What is needed - For the listing below, return the line containing "Design dec_unit, start", the line containing "create_clock -name core_clock -period 80.0", and all lines in between, exactly as written and nothing else.

Data for this exercise -
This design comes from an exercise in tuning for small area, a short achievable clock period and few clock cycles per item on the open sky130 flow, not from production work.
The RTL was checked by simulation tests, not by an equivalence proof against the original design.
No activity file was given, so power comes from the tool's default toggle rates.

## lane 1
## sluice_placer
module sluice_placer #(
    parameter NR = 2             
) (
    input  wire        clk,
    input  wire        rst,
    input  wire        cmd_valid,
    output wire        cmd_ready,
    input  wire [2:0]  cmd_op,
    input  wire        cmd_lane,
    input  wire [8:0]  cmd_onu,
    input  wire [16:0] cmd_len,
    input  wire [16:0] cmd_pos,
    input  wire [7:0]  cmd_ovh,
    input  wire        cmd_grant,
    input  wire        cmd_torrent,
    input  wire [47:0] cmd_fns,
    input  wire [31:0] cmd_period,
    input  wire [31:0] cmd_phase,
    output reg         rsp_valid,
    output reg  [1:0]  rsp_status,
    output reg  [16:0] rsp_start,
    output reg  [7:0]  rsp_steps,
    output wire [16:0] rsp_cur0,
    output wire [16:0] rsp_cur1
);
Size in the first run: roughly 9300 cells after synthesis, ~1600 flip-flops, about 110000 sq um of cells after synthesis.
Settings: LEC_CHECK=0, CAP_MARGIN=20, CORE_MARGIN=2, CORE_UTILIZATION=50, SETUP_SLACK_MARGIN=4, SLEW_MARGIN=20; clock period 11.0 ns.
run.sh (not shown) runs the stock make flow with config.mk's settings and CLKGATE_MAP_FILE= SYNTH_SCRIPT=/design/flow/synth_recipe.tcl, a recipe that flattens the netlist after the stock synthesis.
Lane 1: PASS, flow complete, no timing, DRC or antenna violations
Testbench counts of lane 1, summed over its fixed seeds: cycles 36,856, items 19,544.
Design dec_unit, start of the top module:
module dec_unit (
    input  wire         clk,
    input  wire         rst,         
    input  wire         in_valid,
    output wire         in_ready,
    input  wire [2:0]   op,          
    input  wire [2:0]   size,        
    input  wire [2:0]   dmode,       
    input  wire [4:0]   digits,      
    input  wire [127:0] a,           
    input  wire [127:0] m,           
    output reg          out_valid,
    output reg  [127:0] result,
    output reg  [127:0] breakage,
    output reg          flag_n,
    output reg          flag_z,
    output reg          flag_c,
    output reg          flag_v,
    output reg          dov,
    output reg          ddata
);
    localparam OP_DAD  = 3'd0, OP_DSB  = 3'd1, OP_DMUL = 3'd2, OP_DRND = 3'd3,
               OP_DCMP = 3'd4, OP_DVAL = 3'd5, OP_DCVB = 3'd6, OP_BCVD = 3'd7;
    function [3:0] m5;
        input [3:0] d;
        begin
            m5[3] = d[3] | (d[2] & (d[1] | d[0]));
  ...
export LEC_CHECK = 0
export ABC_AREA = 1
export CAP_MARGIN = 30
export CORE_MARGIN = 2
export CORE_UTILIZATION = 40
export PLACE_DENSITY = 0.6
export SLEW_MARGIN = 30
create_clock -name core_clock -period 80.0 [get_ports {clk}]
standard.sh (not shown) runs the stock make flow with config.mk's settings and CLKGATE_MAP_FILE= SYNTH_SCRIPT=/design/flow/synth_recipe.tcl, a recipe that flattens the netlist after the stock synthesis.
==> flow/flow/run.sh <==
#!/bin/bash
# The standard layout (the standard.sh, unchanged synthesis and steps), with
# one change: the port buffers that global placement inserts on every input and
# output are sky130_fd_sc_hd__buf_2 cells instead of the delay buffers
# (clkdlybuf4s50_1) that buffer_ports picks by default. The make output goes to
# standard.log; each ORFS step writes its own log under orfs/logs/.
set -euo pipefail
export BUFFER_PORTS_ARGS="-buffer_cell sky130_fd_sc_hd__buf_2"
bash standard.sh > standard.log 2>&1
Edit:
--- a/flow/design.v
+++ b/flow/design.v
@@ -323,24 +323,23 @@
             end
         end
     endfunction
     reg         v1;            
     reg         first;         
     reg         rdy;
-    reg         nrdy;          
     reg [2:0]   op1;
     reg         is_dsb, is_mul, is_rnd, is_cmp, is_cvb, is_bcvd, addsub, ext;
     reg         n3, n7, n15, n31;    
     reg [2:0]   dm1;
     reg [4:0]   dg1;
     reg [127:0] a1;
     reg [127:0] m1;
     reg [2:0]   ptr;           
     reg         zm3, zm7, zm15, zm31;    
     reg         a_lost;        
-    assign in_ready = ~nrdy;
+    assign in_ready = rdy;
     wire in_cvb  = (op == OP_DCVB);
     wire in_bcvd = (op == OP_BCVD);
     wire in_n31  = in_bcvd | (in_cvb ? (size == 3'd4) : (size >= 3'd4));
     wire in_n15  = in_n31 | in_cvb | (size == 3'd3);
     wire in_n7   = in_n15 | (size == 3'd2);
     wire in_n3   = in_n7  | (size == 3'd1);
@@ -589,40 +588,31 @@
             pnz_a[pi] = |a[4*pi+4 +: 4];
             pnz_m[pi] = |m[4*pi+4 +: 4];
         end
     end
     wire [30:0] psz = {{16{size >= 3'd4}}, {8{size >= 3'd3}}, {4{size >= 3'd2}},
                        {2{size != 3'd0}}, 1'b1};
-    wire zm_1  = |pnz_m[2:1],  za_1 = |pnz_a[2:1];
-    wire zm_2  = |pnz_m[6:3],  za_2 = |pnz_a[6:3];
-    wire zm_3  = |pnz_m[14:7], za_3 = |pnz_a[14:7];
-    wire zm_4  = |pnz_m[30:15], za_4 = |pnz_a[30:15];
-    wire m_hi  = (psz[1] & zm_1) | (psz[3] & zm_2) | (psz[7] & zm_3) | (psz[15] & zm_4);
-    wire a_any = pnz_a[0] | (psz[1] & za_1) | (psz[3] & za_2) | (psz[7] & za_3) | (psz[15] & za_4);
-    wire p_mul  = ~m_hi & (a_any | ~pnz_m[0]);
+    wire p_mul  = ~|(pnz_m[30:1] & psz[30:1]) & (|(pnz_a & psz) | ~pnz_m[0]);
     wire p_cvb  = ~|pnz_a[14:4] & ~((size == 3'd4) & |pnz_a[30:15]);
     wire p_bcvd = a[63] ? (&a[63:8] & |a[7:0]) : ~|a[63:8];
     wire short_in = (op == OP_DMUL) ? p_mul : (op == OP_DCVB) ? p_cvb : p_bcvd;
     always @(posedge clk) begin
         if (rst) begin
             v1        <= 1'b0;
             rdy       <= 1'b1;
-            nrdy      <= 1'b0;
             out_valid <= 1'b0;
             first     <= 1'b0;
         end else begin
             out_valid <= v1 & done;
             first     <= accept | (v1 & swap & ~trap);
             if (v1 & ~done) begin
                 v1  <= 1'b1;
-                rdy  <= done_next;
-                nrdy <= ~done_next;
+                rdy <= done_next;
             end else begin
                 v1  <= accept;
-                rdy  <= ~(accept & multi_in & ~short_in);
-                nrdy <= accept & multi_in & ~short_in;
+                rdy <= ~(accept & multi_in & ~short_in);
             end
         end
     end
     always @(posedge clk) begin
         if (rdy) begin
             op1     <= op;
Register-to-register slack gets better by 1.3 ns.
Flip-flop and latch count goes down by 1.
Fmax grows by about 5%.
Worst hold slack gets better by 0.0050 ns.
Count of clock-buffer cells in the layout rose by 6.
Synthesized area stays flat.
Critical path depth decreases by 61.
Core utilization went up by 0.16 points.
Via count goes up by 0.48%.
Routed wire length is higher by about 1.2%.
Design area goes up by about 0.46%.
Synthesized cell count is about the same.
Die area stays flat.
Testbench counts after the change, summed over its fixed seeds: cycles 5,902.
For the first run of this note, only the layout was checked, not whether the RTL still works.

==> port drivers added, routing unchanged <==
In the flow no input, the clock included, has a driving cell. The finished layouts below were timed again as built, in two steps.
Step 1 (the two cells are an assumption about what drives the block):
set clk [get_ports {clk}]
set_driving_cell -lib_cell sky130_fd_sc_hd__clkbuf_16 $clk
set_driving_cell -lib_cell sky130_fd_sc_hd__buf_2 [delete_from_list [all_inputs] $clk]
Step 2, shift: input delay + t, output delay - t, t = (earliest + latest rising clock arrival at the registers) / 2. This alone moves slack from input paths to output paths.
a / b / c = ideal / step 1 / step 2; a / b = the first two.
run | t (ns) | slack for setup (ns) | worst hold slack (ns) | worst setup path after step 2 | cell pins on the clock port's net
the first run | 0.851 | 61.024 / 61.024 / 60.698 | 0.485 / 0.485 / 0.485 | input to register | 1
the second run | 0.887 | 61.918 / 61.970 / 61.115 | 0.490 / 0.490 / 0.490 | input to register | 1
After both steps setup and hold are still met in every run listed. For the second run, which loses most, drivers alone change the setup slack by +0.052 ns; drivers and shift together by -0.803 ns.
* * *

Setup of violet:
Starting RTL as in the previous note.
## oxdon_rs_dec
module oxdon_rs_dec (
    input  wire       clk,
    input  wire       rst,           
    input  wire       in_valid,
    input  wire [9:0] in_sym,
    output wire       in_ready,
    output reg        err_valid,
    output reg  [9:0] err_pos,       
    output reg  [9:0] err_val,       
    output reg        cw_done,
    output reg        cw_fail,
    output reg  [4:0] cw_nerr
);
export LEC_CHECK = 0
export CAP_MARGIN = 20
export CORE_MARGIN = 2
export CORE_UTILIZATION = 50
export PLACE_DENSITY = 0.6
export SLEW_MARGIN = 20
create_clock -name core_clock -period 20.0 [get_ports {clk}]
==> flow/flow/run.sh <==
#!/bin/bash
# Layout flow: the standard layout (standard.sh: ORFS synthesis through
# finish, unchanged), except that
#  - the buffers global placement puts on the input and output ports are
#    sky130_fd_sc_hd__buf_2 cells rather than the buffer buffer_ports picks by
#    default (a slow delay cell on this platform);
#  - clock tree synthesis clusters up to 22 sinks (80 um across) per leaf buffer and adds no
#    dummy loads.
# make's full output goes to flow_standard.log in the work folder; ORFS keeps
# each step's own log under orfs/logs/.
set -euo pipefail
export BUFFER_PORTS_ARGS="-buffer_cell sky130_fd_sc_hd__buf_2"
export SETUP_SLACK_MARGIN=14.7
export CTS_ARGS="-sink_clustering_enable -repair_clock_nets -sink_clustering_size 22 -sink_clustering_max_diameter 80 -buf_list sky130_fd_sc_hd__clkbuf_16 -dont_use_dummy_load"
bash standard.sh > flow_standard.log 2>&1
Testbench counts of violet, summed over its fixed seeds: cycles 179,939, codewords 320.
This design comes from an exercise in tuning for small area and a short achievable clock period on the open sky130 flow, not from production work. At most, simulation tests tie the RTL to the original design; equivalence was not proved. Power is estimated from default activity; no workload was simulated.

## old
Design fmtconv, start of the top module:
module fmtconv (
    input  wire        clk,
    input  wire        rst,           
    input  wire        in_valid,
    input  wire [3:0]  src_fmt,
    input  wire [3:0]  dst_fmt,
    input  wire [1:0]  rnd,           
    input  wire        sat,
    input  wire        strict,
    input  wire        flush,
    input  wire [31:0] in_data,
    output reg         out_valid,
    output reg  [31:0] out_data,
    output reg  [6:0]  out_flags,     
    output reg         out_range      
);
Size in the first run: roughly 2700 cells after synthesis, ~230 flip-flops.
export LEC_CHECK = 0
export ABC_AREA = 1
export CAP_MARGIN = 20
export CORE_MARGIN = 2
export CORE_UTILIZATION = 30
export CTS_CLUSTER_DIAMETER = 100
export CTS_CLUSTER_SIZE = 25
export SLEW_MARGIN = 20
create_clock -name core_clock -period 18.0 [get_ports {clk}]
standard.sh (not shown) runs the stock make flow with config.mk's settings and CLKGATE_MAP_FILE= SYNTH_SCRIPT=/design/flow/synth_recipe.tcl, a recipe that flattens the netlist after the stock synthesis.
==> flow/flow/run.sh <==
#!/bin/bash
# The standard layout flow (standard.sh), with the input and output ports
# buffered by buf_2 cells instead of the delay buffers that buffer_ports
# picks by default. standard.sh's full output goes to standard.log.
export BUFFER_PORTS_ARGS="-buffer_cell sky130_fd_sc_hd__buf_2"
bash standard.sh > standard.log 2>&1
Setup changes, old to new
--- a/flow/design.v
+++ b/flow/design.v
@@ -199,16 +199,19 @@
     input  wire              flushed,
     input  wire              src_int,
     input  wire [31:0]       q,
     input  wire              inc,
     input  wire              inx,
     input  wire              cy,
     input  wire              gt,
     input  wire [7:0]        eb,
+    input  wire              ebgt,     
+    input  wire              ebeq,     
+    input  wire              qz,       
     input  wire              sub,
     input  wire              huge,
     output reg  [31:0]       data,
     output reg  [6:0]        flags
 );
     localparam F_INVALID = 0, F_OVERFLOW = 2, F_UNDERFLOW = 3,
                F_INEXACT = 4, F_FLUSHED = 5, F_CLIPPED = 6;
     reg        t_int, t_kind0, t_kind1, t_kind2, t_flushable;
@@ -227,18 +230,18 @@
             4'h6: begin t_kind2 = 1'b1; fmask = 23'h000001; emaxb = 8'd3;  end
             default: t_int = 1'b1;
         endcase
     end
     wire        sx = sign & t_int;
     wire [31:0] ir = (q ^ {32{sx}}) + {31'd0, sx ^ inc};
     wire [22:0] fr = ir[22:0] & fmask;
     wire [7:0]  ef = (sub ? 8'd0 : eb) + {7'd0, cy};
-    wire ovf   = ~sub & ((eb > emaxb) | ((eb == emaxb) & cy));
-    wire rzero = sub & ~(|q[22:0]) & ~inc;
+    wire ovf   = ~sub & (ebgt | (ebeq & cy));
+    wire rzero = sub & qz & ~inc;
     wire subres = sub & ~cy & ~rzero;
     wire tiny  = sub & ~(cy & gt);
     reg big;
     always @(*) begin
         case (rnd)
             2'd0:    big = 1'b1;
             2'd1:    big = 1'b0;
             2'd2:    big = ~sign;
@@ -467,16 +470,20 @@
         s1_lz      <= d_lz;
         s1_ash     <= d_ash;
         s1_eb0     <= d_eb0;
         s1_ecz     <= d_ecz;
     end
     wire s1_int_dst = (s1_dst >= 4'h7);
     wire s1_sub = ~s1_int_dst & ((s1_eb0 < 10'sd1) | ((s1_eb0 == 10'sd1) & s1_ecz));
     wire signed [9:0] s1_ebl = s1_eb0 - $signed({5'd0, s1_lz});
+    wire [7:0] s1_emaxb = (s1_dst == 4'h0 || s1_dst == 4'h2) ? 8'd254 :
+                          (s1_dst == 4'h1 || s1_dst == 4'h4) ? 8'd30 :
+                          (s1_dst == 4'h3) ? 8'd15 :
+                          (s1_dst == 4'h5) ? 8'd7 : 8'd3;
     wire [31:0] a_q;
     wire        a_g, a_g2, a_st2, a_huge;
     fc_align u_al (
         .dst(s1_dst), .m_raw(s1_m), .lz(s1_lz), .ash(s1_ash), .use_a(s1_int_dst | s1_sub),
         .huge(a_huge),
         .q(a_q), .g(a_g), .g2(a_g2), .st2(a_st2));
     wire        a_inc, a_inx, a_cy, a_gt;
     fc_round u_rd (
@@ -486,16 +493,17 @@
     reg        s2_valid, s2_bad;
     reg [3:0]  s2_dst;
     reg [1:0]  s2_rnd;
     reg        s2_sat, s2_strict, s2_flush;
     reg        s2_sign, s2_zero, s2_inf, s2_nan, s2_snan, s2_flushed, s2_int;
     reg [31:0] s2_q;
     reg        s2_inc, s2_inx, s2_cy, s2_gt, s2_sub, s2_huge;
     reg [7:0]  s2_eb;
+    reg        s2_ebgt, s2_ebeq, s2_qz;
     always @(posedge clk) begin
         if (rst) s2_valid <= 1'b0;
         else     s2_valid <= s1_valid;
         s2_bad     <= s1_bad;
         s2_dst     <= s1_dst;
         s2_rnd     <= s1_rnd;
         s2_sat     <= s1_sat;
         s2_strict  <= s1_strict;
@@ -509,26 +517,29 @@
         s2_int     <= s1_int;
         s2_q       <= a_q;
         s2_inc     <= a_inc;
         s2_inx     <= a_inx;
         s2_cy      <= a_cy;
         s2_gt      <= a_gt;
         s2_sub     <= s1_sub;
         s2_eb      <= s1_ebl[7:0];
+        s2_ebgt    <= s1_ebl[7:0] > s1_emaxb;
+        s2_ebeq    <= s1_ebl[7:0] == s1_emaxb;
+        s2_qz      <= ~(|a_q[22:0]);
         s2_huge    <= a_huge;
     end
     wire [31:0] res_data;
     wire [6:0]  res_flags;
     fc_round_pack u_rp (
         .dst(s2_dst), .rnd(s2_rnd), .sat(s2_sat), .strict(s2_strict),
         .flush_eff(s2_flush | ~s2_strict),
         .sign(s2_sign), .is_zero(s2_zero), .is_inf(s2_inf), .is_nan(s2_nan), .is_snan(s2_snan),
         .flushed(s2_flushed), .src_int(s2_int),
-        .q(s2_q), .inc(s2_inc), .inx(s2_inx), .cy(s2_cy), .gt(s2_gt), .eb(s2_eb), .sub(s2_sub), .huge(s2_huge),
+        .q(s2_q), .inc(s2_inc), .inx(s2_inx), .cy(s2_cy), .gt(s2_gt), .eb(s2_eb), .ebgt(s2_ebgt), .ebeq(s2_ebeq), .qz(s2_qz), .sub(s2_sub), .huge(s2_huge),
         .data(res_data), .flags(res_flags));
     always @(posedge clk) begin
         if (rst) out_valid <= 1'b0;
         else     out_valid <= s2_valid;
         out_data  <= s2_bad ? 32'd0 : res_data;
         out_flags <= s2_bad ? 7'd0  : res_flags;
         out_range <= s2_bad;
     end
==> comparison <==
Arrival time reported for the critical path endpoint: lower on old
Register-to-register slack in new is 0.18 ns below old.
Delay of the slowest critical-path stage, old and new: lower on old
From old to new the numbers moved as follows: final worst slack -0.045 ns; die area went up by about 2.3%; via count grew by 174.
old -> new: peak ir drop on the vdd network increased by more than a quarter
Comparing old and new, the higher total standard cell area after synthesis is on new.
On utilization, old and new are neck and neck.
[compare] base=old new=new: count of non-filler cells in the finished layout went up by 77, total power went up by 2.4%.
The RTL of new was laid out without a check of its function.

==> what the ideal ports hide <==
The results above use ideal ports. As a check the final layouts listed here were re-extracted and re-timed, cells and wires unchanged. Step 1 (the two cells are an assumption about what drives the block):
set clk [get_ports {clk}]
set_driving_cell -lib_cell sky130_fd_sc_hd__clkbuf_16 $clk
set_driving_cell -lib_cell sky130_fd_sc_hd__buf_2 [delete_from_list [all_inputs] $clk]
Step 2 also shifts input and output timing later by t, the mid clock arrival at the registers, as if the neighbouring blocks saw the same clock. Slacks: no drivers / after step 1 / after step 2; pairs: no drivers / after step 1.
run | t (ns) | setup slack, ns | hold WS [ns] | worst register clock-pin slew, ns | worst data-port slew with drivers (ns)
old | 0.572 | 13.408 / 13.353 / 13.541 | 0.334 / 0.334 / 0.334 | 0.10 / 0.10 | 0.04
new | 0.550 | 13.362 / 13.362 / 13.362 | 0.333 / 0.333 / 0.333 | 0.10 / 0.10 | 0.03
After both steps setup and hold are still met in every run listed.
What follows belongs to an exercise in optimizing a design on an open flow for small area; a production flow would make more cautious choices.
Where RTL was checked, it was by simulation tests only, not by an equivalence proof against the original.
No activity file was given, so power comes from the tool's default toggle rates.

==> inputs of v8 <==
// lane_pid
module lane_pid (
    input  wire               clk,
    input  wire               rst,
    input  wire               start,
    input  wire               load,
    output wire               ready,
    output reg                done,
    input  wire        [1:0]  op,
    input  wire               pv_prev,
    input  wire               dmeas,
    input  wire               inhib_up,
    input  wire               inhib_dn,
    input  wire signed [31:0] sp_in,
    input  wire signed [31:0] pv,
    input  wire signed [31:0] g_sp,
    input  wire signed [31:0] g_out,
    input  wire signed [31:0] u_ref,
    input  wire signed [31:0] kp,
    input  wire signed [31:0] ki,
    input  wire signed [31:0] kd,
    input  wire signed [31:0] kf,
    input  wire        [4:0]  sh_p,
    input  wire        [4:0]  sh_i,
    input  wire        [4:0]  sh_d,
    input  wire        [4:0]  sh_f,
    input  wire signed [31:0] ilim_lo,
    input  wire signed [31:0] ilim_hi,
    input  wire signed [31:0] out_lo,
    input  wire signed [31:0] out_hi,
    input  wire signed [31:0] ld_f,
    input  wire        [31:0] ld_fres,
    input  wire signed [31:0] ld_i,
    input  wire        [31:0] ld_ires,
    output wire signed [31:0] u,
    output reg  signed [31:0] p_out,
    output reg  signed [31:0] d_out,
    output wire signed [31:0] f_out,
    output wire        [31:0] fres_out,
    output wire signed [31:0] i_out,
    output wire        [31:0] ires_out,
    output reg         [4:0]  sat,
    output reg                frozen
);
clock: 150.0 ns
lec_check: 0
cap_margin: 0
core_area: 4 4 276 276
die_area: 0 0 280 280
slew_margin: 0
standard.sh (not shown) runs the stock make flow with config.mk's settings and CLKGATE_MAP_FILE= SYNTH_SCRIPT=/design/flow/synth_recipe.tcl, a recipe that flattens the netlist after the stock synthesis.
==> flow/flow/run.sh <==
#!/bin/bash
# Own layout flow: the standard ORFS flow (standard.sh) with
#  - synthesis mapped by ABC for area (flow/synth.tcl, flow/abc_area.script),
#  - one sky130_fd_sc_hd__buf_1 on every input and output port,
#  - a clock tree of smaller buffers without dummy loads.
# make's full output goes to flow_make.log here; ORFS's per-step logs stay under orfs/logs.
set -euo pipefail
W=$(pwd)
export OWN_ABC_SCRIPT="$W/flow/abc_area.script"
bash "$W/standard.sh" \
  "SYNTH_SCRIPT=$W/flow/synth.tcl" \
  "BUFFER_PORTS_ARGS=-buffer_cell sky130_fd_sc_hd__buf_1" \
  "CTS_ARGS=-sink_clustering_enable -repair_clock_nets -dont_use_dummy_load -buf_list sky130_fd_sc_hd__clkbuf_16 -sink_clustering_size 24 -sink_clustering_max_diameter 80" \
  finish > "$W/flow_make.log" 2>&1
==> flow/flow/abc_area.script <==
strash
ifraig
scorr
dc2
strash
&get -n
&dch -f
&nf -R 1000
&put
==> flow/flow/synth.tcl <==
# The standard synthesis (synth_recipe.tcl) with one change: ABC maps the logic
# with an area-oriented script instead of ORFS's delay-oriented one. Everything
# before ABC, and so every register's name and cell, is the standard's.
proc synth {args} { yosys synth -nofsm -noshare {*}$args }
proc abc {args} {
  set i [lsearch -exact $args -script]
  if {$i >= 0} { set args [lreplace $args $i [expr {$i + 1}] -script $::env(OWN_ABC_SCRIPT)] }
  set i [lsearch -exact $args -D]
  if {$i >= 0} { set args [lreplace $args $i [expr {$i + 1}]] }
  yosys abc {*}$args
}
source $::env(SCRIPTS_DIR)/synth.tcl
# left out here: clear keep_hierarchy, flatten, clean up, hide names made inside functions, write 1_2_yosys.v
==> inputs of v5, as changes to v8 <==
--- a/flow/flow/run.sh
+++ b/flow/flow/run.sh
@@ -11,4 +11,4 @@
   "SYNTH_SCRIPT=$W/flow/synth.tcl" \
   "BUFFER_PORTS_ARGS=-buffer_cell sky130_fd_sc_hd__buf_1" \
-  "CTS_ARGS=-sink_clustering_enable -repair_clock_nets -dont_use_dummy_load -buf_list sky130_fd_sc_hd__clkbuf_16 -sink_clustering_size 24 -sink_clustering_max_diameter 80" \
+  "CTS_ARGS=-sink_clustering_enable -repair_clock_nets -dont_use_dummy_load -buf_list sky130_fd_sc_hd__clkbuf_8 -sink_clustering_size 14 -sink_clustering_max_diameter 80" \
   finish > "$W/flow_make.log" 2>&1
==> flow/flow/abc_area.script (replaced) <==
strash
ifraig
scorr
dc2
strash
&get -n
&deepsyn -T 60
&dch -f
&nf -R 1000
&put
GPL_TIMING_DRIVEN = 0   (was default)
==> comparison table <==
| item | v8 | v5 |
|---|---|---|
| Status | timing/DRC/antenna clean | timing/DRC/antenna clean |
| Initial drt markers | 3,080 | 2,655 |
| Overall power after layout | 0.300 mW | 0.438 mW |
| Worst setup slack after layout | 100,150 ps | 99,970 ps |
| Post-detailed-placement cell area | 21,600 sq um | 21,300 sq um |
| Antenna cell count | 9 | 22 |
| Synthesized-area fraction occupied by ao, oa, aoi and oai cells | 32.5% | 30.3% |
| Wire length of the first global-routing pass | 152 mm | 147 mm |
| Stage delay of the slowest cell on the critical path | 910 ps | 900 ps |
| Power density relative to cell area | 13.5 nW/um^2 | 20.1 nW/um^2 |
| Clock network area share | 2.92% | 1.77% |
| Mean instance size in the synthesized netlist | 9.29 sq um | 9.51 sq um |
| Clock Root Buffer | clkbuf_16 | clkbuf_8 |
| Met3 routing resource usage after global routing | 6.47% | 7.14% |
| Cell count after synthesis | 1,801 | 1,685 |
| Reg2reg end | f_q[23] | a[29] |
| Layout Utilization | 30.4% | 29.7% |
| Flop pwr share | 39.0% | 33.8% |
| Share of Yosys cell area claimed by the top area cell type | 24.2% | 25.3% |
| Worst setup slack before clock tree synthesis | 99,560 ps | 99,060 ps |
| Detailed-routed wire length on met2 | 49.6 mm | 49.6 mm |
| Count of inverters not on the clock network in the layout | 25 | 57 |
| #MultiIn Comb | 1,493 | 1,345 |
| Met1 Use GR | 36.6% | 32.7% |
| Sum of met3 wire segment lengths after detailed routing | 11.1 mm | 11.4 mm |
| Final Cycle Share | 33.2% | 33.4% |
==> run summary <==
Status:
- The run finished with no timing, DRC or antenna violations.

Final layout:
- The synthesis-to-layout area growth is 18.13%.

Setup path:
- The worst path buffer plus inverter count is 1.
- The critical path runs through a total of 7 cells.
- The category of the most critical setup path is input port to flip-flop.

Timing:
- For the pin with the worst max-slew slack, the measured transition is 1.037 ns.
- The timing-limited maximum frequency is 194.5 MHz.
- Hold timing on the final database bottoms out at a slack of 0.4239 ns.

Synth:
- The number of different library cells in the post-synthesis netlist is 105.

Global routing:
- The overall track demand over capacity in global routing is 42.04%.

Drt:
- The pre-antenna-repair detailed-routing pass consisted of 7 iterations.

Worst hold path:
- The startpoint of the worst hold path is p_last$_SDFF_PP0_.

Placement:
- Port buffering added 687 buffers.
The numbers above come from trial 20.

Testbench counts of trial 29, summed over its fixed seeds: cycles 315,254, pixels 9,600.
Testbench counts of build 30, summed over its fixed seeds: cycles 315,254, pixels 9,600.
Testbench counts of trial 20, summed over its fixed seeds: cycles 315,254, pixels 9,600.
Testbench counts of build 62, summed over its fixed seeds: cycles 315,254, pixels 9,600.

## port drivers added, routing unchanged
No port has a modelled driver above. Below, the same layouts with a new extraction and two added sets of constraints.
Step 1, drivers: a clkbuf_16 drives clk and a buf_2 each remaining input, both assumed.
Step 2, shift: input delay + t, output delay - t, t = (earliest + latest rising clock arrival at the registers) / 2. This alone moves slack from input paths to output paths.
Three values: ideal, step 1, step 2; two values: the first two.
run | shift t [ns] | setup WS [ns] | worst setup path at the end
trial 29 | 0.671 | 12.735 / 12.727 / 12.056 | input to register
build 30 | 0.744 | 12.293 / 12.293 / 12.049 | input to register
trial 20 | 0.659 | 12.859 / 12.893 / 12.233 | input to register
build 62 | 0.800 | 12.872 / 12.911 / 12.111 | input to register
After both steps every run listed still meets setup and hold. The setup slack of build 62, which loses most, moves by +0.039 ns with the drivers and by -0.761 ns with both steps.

Problem solution -
Design dec_unit, start of the top module:
module dec_unit (
    input  wire         clk,
    input  wire         rst,         
    input  wire         in_valid,
    output wire         in_ready,
    input  wire [2:0]   op,          
    input  wire [2:0]   size,        
    input  wire [2:0]   dmode,       
    input  wire [4:0]   digits,      
    input  wire [127:0] a,           
    input  wire [127:0] m,           
    output reg          out_valid,
    output reg  [127:0] result,
    output reg  [127:0] breakage,
    output reg          flag_n,
    output reg          flag_z,
    output reg          flag_c,
    output reg          flag_v,
    output reg          dov,
    output reg          ddata
);
    localparam OP_DAD  = 3'd0, OP_DSB  = 3'd1, OP_DMUL = 3'd2, OP_DRND = 3'd3,
               OP_DCMP = 3'd4, OP_DVAL = 3'd5, OP_DCVB = 3'd6, OP_BCVD = 3'd7;
    function [3:0] m5;
        input [3:0] d;
        begin
            m5[3] = d[3] | (d[2] & (d[1] | d[0]));
  ...
export LEC_CHECK = 0
export ABC_AREA = 1
export CAP_MARGIN = 30
export CORE_MARGIN = 2
export CORE_UTILIZATION = 40
export PLACE_DENSITY = 0.6
export SLEW_MARGIN = 30
create_clock -name core_clock -period 80.0 [get_ports {clk}]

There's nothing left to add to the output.